● **Data for the task**
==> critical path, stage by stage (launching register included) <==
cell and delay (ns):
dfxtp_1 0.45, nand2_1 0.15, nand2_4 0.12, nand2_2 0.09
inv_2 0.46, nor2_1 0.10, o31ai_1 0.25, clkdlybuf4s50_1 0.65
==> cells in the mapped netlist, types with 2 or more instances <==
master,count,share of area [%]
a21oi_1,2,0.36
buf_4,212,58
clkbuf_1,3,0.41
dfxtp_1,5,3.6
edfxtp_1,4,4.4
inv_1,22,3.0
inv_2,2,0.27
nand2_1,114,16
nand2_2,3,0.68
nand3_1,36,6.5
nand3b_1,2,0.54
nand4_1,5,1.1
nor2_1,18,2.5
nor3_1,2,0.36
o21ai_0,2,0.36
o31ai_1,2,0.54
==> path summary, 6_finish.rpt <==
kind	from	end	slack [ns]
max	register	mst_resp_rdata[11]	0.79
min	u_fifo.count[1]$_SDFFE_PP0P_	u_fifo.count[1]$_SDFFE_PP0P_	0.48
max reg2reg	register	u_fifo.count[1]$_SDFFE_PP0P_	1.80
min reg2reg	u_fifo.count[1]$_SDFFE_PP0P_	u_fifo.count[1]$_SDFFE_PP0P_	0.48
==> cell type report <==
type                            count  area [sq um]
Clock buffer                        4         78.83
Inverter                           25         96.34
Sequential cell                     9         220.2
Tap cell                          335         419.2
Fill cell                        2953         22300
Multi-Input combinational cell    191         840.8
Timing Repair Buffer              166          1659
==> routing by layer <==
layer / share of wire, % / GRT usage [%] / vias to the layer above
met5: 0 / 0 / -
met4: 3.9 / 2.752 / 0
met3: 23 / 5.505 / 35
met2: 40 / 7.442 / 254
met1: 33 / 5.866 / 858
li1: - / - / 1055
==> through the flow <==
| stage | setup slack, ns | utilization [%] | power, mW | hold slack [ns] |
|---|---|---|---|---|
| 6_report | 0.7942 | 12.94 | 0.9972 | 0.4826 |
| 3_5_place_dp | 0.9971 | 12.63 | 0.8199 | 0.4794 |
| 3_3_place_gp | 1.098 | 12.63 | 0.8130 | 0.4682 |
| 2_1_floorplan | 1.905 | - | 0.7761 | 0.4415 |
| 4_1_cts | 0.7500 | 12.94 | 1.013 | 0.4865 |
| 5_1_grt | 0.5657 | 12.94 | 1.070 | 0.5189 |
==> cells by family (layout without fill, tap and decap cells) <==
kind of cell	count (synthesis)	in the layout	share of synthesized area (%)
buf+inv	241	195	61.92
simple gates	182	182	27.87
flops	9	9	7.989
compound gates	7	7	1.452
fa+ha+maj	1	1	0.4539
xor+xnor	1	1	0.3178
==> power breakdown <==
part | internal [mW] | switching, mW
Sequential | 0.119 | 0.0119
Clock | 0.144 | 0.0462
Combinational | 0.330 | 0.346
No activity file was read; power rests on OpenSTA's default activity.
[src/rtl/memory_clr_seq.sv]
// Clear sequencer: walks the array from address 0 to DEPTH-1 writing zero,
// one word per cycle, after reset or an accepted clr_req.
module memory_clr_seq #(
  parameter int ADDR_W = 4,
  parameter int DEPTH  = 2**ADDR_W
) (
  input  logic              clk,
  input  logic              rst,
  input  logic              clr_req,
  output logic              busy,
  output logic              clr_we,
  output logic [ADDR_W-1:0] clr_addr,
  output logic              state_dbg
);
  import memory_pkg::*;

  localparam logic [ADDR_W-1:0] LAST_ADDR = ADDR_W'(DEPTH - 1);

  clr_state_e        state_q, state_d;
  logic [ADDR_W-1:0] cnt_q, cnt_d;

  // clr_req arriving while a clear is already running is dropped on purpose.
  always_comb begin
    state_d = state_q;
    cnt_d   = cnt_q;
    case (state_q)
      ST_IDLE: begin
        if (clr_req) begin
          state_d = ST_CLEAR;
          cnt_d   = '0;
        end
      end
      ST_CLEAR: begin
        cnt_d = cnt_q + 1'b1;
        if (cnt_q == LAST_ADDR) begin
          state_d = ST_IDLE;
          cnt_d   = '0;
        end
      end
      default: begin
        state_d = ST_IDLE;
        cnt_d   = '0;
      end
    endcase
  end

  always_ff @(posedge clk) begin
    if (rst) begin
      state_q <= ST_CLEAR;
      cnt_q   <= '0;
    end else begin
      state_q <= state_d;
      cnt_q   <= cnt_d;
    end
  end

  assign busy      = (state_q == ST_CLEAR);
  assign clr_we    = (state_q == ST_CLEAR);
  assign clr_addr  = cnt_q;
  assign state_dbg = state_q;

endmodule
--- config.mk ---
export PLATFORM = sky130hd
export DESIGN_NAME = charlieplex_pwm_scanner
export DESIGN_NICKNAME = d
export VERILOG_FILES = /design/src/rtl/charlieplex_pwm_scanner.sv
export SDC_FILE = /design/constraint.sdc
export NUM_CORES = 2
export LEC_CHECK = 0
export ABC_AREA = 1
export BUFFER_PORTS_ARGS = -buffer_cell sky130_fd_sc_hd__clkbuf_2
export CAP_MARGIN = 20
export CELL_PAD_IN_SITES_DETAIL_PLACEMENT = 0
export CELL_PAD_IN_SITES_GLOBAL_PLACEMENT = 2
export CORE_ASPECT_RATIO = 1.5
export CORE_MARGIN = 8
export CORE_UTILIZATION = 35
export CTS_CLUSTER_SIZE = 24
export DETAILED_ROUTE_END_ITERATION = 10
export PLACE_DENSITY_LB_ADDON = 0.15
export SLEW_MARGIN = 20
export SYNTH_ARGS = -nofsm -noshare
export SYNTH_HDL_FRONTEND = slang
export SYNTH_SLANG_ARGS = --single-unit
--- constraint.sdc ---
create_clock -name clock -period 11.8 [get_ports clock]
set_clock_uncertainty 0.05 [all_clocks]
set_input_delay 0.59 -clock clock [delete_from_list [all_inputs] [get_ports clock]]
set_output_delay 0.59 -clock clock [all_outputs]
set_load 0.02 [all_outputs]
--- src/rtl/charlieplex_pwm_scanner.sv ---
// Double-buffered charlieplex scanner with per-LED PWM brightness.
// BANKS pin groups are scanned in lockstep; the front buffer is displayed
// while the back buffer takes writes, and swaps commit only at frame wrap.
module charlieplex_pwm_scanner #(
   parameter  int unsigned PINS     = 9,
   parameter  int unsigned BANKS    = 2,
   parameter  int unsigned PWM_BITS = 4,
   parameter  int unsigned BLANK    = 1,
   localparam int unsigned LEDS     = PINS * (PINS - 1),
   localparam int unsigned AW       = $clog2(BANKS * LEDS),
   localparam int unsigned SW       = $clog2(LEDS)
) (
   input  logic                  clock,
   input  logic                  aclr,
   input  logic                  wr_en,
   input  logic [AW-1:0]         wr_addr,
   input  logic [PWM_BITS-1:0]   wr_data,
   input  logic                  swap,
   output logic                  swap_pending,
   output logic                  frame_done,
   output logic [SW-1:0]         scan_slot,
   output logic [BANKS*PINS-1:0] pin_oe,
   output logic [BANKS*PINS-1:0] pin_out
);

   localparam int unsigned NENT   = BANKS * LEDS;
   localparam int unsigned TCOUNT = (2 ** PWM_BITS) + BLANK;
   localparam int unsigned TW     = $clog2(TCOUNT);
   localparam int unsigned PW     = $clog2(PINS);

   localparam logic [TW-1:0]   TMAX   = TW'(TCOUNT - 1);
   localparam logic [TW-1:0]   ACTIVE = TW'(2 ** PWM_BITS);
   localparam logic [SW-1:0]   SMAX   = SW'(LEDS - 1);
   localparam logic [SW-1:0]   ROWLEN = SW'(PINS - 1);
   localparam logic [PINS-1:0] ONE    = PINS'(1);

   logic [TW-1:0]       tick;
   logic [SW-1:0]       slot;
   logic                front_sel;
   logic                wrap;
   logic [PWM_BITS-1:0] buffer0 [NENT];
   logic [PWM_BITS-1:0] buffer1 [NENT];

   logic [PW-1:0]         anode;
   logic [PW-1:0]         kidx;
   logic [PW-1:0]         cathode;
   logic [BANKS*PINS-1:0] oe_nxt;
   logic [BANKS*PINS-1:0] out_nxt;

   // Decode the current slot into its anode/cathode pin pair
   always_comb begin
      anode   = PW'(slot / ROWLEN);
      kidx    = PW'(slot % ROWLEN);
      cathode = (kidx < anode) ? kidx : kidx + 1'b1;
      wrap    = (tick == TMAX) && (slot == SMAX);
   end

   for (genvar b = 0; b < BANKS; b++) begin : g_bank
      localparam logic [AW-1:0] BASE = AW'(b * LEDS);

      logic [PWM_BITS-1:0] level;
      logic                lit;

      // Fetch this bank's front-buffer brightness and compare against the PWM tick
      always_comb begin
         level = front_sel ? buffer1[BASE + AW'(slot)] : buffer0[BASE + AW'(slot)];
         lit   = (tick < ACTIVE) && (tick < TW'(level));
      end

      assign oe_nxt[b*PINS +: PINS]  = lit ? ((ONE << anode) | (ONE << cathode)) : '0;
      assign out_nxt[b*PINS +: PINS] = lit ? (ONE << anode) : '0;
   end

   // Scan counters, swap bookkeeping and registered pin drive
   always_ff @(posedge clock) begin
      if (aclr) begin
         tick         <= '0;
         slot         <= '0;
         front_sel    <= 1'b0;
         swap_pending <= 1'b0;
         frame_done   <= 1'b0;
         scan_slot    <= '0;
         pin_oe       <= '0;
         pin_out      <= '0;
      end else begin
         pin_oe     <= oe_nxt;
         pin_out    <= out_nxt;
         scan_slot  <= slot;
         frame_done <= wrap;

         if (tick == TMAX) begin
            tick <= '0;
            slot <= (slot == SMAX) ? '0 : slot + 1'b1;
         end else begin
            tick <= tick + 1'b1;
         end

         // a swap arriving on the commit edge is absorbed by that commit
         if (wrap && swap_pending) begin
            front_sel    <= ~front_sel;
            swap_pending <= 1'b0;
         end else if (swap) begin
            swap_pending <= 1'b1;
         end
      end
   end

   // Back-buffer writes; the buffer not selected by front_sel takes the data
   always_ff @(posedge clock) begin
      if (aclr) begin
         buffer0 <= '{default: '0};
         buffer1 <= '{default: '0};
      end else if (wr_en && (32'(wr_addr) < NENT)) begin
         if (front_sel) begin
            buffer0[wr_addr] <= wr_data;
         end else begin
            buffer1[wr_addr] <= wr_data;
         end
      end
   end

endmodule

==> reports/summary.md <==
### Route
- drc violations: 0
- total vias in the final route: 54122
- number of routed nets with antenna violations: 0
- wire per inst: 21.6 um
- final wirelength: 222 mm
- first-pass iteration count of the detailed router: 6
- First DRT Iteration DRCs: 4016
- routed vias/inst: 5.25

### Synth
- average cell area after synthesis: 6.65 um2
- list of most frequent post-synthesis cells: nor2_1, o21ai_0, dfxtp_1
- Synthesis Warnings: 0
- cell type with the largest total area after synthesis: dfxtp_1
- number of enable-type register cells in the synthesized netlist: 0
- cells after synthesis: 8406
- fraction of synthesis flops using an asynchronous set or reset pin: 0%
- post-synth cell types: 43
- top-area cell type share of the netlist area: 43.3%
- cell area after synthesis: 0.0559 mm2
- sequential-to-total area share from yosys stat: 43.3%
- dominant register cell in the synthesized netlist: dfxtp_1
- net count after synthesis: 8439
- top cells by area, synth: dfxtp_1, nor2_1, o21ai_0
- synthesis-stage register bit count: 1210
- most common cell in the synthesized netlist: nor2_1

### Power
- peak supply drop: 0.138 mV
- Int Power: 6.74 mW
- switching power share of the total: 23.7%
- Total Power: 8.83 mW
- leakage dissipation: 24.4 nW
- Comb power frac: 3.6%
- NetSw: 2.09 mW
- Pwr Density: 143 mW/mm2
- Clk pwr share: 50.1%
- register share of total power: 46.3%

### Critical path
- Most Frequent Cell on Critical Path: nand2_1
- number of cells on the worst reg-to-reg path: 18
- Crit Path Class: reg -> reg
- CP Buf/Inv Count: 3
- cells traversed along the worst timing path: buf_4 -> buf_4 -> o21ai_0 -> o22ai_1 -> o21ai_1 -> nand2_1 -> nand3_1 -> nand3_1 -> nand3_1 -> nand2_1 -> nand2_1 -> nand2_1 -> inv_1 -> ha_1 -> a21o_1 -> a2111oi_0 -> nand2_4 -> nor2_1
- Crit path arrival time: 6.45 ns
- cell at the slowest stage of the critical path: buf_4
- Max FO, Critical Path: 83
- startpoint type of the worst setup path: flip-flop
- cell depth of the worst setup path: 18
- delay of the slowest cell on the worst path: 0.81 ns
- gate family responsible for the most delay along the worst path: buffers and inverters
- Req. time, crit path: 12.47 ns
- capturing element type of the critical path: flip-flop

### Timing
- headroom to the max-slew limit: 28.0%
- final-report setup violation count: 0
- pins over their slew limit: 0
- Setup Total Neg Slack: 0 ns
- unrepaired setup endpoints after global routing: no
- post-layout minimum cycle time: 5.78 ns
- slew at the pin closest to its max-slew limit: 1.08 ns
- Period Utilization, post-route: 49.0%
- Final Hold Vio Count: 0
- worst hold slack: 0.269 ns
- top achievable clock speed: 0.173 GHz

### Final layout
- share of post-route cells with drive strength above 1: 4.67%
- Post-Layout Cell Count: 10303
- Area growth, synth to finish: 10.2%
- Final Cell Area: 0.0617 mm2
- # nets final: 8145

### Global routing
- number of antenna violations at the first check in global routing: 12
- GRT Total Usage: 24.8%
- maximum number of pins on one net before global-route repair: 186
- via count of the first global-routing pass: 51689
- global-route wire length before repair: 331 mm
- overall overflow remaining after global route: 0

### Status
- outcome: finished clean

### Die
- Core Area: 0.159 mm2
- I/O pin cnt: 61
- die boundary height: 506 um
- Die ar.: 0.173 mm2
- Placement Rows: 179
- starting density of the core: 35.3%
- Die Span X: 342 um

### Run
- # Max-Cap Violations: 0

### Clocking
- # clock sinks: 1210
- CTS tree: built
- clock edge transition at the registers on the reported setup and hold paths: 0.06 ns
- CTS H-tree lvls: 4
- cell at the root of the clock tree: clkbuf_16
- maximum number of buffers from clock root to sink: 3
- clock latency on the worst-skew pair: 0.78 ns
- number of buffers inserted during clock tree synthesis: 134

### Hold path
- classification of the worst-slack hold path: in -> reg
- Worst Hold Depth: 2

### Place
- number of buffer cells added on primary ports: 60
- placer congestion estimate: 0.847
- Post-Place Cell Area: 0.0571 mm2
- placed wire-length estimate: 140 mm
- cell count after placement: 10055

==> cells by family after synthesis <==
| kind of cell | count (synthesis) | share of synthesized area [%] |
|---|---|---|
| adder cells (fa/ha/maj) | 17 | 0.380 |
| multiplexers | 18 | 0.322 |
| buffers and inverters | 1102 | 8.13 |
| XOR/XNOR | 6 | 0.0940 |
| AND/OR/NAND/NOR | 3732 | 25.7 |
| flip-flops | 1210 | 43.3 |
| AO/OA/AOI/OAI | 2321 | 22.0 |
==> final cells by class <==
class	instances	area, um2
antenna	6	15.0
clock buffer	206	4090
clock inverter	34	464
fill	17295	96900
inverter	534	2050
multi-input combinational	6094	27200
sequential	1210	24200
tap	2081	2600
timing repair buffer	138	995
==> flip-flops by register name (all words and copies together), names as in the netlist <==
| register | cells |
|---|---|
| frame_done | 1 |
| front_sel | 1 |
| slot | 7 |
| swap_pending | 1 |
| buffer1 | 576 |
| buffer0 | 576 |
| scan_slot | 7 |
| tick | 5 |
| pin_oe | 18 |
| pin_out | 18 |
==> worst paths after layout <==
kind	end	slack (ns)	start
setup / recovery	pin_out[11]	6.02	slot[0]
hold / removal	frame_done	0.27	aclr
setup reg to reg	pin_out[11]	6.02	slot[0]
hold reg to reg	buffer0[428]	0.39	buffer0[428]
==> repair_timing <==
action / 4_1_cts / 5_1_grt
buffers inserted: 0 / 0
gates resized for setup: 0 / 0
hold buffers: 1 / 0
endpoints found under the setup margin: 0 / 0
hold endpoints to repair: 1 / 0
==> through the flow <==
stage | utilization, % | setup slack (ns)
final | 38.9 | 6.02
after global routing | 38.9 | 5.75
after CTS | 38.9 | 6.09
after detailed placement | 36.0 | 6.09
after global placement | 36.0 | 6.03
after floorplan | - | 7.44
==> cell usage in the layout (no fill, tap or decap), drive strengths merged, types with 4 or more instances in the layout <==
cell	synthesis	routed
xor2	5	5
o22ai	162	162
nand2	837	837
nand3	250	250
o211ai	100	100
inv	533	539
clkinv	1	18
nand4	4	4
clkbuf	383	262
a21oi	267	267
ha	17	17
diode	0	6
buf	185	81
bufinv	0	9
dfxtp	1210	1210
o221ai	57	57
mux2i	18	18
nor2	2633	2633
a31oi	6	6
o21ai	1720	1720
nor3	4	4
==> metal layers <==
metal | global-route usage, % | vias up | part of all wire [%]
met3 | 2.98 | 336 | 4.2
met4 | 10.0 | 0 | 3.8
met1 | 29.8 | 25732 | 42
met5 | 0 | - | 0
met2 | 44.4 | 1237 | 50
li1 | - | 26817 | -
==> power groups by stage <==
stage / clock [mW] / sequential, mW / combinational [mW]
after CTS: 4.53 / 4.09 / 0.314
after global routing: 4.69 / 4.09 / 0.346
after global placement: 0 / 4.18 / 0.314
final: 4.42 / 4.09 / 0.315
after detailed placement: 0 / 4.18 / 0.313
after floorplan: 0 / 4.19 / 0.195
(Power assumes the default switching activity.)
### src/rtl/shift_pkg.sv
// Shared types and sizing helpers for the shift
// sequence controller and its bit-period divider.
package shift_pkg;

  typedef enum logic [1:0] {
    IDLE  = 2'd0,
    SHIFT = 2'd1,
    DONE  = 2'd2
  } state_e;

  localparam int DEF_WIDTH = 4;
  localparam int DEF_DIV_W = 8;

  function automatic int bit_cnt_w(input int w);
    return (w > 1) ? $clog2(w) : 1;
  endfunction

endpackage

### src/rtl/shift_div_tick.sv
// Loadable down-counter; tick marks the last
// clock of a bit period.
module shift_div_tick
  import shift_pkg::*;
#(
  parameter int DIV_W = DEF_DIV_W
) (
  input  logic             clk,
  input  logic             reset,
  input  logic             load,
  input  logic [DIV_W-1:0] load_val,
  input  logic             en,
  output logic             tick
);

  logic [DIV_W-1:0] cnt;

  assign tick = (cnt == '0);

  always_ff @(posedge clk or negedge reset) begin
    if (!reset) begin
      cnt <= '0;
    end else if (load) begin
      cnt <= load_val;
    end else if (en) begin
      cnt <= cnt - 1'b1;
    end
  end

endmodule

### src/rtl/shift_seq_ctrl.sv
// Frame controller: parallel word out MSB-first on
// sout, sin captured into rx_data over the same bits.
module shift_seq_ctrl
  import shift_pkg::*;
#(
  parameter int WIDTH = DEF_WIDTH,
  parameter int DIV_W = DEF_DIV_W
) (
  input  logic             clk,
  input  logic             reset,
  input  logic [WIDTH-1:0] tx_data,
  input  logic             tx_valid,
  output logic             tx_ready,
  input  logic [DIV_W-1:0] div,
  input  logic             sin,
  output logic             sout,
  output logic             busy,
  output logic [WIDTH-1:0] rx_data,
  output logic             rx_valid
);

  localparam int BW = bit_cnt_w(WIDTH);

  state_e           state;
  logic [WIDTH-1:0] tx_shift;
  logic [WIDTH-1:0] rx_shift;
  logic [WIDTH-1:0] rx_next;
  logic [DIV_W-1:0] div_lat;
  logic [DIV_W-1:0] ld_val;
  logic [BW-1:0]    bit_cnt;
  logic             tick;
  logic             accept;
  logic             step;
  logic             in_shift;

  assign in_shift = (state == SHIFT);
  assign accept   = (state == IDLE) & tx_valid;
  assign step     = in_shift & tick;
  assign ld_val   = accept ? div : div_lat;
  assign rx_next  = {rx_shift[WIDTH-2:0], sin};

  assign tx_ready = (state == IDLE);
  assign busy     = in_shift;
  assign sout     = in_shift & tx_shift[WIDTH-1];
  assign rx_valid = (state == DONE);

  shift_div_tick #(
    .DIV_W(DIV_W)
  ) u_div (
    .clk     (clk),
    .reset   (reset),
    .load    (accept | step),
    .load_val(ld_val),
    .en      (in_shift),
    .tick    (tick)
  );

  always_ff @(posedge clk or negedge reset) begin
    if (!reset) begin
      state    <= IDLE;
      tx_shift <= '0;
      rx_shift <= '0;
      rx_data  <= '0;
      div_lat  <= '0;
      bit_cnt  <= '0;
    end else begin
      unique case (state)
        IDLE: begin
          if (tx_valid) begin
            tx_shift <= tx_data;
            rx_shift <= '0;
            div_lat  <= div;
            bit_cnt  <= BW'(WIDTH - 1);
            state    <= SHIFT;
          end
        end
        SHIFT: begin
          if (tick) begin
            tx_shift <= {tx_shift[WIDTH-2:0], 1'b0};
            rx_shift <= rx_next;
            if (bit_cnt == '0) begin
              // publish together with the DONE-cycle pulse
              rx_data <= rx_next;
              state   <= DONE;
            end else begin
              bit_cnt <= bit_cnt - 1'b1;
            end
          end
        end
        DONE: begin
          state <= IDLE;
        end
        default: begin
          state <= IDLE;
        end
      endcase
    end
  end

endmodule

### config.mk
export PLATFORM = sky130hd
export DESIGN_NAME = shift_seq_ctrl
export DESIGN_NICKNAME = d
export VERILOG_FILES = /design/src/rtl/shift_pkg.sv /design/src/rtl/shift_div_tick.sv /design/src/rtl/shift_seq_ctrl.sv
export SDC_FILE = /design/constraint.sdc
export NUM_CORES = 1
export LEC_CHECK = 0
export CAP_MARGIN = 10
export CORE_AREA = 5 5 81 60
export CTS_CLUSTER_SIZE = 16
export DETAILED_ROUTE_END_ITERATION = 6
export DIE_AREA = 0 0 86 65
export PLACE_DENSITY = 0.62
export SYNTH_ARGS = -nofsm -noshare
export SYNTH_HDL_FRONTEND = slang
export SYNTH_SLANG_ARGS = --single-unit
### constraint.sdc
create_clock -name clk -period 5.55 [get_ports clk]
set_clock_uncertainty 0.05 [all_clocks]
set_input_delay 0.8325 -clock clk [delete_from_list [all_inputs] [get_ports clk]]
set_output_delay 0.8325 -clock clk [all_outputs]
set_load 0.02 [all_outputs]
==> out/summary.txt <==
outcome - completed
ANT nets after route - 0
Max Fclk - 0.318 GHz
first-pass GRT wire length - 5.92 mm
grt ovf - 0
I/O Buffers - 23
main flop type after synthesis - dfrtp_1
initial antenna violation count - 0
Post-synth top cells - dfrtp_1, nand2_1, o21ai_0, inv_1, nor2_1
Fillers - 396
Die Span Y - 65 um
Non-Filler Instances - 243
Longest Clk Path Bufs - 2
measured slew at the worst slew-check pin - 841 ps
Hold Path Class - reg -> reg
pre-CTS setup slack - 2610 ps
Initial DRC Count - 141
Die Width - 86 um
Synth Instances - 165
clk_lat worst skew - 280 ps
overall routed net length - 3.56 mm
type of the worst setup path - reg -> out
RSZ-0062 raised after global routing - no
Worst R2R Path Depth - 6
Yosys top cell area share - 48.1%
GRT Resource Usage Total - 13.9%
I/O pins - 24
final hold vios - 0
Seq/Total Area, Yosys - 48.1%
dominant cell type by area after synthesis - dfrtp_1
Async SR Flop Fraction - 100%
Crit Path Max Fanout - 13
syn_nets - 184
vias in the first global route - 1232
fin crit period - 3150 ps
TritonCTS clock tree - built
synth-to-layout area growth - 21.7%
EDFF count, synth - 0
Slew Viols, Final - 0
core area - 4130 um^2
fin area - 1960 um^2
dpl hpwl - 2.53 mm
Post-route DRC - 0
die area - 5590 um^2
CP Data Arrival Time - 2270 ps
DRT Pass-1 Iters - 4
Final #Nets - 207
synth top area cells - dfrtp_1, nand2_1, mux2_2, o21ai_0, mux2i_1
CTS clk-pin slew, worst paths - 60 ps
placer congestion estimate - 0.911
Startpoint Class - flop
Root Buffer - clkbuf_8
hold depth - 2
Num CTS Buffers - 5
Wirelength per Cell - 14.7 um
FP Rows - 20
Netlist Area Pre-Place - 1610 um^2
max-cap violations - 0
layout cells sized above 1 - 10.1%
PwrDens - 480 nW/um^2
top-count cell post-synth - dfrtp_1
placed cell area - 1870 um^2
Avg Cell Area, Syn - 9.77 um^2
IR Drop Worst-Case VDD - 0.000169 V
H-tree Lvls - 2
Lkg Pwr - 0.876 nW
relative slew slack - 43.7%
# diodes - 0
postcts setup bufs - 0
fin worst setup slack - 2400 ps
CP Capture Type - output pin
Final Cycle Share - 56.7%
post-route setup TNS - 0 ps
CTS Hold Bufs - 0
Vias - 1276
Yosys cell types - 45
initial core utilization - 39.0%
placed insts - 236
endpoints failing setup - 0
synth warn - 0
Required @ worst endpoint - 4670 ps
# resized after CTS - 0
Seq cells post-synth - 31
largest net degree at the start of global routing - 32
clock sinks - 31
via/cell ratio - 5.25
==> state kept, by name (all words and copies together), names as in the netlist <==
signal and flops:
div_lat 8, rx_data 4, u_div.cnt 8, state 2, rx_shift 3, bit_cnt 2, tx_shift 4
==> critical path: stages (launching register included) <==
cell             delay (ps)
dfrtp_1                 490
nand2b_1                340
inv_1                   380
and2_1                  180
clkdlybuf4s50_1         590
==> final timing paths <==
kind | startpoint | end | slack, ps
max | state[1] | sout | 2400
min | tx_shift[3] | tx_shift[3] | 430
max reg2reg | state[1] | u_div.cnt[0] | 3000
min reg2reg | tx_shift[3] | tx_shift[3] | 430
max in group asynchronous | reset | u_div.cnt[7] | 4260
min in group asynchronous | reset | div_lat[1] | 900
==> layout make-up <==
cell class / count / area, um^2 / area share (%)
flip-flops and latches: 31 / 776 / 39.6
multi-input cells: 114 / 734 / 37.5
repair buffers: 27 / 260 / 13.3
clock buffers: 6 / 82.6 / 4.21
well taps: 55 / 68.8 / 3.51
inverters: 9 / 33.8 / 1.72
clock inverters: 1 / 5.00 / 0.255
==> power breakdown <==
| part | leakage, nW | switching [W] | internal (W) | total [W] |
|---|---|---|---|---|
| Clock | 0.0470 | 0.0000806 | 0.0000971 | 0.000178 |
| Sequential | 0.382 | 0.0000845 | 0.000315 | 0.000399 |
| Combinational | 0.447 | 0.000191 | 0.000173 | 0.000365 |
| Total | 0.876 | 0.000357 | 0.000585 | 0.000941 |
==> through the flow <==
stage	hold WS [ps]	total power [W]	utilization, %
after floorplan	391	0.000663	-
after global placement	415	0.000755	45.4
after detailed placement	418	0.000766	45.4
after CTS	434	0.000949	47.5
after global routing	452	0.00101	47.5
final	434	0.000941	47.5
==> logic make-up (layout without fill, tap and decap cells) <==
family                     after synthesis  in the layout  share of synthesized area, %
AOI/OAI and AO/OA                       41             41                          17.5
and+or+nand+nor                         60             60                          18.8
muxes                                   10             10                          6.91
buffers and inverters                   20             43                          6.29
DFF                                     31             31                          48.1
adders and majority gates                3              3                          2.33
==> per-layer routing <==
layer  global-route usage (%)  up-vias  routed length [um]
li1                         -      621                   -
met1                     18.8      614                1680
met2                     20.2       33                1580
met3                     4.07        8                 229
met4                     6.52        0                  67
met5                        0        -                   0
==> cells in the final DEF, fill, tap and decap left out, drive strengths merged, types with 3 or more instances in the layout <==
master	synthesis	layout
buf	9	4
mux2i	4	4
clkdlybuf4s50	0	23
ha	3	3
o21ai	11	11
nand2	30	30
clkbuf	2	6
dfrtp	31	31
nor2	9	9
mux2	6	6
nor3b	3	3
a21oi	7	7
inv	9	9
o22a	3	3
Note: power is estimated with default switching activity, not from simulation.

● **Your assignment**
Copy out only the lines of the records above from the one with "dfxtp_1 0.45, nand2_1" through the one with "slack [ns] |", exactly as they stand, both included.

● **Reply**
dfxtp_1 0.45, nand2_1 0.15, nand2_4 0.12, nand2_2 0.09
inv_2 0.46, nor2_1 0.10, o31ai_1 0.25, clkdlybuf4s50_1 0.65
==> cells in the mapped netlist, types with 2 or more instances <==
master,count,share of area [%]
a21oi_1,2,0.36
buf_4,212,58
clkbuf_1,3,0.41
dfxtp_1,5,3.6
edfxtp_1,4,4.4
inv_1,22,3.0
inv_2,2,0.27
nand2_1,114,16
nand2_2,3,0.68
nand3_1,36,6.5
nand3b_1,2,0.54
nand4_1,5,1.1
nor2_1,18,2.5
nor3_1,2,0.36
o21ai_0,2,0.36
o31ai_1,2,0.54
==> path summary, 6_finish.rpt <==
kind	from	end	slack [ns]
max	register	mst_resp_rdata[11]	0.79
min	u_fifo.count[1]$_SDFFE_PP0P_	u_fifo.count[1]$_SDFFE_PP0P_	0.48
max reg2reg	register	u_fifo.count[1]$_SDFFE_PP0P_	1.80
min reg2reg	u_fifo.count[1]$_SDFFE_PP0P_	u_fifo.count[1]$_SDFFE_PP0P_	0.48
==> cell type report <==
type                            count  area [sq um]
Clock buffer                        4         78.83
Inverter                           25         96.34
Sequential cell                     9         220.2
Tap cell                          335         419.2
Fill cell                        2953         22300
Multi-Input combinational cell    191         840.8
Timing Repair Buffer              166          1659
==> routing by layer <==
layer / share of wire, % / GRT usage [%] / vias to the layer above
met5: 0 / 0 / -
met4: 3.9 / 2.752 / 0
met3: 23 / 5.505 / 35
met2: 40 / 7.442 / 254
met1: 33 / 5.866 / 858
li1: - / - / 1055
==> through the flow <==
| stage | setup slack, ns | utilization [%] | power, mW | hold slack [ns] |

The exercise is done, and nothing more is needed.